------ DATA RECORDS

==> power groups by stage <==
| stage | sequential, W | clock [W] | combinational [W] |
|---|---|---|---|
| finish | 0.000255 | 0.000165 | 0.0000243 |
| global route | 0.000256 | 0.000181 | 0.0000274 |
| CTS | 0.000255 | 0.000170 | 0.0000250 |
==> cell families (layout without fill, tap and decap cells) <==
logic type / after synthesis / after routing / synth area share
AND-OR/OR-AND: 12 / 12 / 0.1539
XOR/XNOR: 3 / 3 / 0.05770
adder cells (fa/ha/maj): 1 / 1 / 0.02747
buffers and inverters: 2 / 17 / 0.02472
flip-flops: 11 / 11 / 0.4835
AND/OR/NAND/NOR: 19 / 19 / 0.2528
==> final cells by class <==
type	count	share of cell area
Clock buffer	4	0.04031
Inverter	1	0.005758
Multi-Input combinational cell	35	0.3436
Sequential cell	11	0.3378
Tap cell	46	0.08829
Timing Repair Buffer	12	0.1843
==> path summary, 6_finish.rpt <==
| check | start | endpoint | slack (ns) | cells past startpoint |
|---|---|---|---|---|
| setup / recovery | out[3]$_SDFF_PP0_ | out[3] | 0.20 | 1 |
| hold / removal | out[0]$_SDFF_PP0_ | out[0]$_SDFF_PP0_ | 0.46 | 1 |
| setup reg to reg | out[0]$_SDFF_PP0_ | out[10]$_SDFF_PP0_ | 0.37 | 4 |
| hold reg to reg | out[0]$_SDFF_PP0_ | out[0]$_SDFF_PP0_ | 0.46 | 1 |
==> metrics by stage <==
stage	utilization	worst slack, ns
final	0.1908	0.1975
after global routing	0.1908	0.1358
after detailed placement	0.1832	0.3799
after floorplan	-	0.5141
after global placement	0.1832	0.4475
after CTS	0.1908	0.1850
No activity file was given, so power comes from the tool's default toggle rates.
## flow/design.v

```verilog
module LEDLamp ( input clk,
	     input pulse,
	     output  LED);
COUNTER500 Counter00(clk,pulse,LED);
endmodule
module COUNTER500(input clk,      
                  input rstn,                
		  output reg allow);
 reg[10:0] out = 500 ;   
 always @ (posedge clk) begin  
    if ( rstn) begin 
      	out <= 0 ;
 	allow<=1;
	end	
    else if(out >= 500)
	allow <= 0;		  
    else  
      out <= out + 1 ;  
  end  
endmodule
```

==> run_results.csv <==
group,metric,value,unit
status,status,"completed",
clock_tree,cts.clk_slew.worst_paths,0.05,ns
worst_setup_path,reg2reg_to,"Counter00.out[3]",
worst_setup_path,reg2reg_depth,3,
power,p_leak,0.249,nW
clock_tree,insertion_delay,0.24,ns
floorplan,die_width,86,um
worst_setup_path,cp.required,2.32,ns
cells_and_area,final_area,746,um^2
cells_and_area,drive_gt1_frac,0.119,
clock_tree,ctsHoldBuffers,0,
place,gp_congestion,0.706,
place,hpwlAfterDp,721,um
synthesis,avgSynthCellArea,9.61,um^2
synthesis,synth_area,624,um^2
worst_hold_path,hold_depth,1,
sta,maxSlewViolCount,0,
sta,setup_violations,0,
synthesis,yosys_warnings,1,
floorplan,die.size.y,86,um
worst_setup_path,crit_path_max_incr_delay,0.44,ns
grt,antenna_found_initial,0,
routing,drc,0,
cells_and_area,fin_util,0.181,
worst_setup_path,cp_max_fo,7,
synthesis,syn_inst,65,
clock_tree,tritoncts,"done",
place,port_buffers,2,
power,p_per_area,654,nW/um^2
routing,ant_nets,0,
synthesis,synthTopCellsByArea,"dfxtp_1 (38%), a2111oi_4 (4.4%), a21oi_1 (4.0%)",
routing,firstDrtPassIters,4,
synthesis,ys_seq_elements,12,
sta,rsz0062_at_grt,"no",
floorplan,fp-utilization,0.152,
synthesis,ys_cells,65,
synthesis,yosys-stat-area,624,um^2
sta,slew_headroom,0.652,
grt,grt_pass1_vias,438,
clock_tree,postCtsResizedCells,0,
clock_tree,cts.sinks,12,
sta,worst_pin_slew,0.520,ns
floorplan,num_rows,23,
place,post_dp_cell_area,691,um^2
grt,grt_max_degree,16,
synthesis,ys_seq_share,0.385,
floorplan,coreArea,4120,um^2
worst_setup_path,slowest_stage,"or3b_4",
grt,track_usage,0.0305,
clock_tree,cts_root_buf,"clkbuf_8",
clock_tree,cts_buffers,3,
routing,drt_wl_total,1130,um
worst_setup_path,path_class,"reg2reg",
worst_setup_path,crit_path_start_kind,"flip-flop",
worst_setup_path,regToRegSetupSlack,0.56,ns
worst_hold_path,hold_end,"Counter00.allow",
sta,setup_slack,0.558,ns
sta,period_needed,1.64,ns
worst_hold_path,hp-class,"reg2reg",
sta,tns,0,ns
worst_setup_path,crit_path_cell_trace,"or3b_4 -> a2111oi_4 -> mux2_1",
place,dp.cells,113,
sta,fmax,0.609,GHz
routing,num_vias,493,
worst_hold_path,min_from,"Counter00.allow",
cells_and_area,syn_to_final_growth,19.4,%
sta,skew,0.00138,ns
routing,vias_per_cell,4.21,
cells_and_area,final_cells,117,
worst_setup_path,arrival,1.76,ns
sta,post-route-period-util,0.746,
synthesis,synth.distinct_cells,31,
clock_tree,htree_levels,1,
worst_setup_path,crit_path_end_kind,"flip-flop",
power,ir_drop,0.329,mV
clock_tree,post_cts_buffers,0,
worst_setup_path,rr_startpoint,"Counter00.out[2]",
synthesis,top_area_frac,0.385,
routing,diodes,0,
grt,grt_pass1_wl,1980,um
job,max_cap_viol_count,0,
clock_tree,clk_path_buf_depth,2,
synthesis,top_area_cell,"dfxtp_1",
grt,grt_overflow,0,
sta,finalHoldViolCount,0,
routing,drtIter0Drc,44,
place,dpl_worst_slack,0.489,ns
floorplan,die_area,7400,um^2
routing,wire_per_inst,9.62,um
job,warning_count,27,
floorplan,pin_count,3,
### /design/flow/design.v
`timescale 1ns / 1ps
module memorio(caddress,address,memread,memwrite,ioread,iowrite,mread_data,ioread_data,wdata,rdata,write_data,LEDCtrl,SwitchCtrl);
    input[31:0] caddress;        
    input memread;				 
    input memwrite;				 
    input ioread;				 
    input iowrite;				 
    input[31:0] mread_data;		 
    input[15:0] ioread_data;	 
    input[31:0] wdata;			 
    output[31:0] rdata;			 
    output[31:0] write_data;     
    output[31:0] address;        
    output LEDCtrl;				 
    output SwitchCtrl;           
    reg[31:0] write_data;
    wire iorw;
    assign  address = caddress;
    assign  rdata = (memread)? mread_data : { 16'b0, ioread_data}  ;
    assign  iorw = (iowrite||ioread);
	assign	LEDCtrl = iowrite;
	assign	SwitchCtrl =ioread;
    always @* begin
        if((memwrite==1)||(iowrite==1)) begin
            write_data = (iowrite) ? {16'b0 ,wdata[15:0] } : wdata ;
        end else begin
            write_data = 32'hZZZZZZZZ;
        end
    end
endmodule
--- flow/config.mk ---
export PLATFORM = sky130hd
export DESIGN_NAME = axis_async_fifo
export DESIGN_NICKNAME = axis_async_fifo
export VERILOG_FILES = /design/flow/design.v
export SDC_FILE = /design/flow/constraint.sdc
export NUM_CORES = 4
export LEC_CHECK = 1
export CORE_UTILIZATION = 40
export SYNTH_HDL_FRONTEND = slang
--- flow/constraint.sdc ---
current_design axis_async_fifo

set clk_period 21.7
set clk_io_pct 0.2

create_clock -name clk0 -period $clk_period [get_ports {m_axis_aclk}]
create_clock -name clk1 -period $clk_period [get_ports {s_axis_aclk}]

set non_clock_inputs [all_inputs -no_clocks]
set_input_delay [expr $clk_period * $clk_io_pct] -clock clk0 $non_clock_inputs
set_output_delay [expr $clk_period * $clk_io_pct] -clock clk0 [all_outputs]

------------

## THE PROBLEM
Go through the material and copy each line in which the word "combinational" occurs.

## FINISHED TASK
| stage | sequential, W | clock [W] | combinational [W] |
Multi-Input combinational cell	35	0.3436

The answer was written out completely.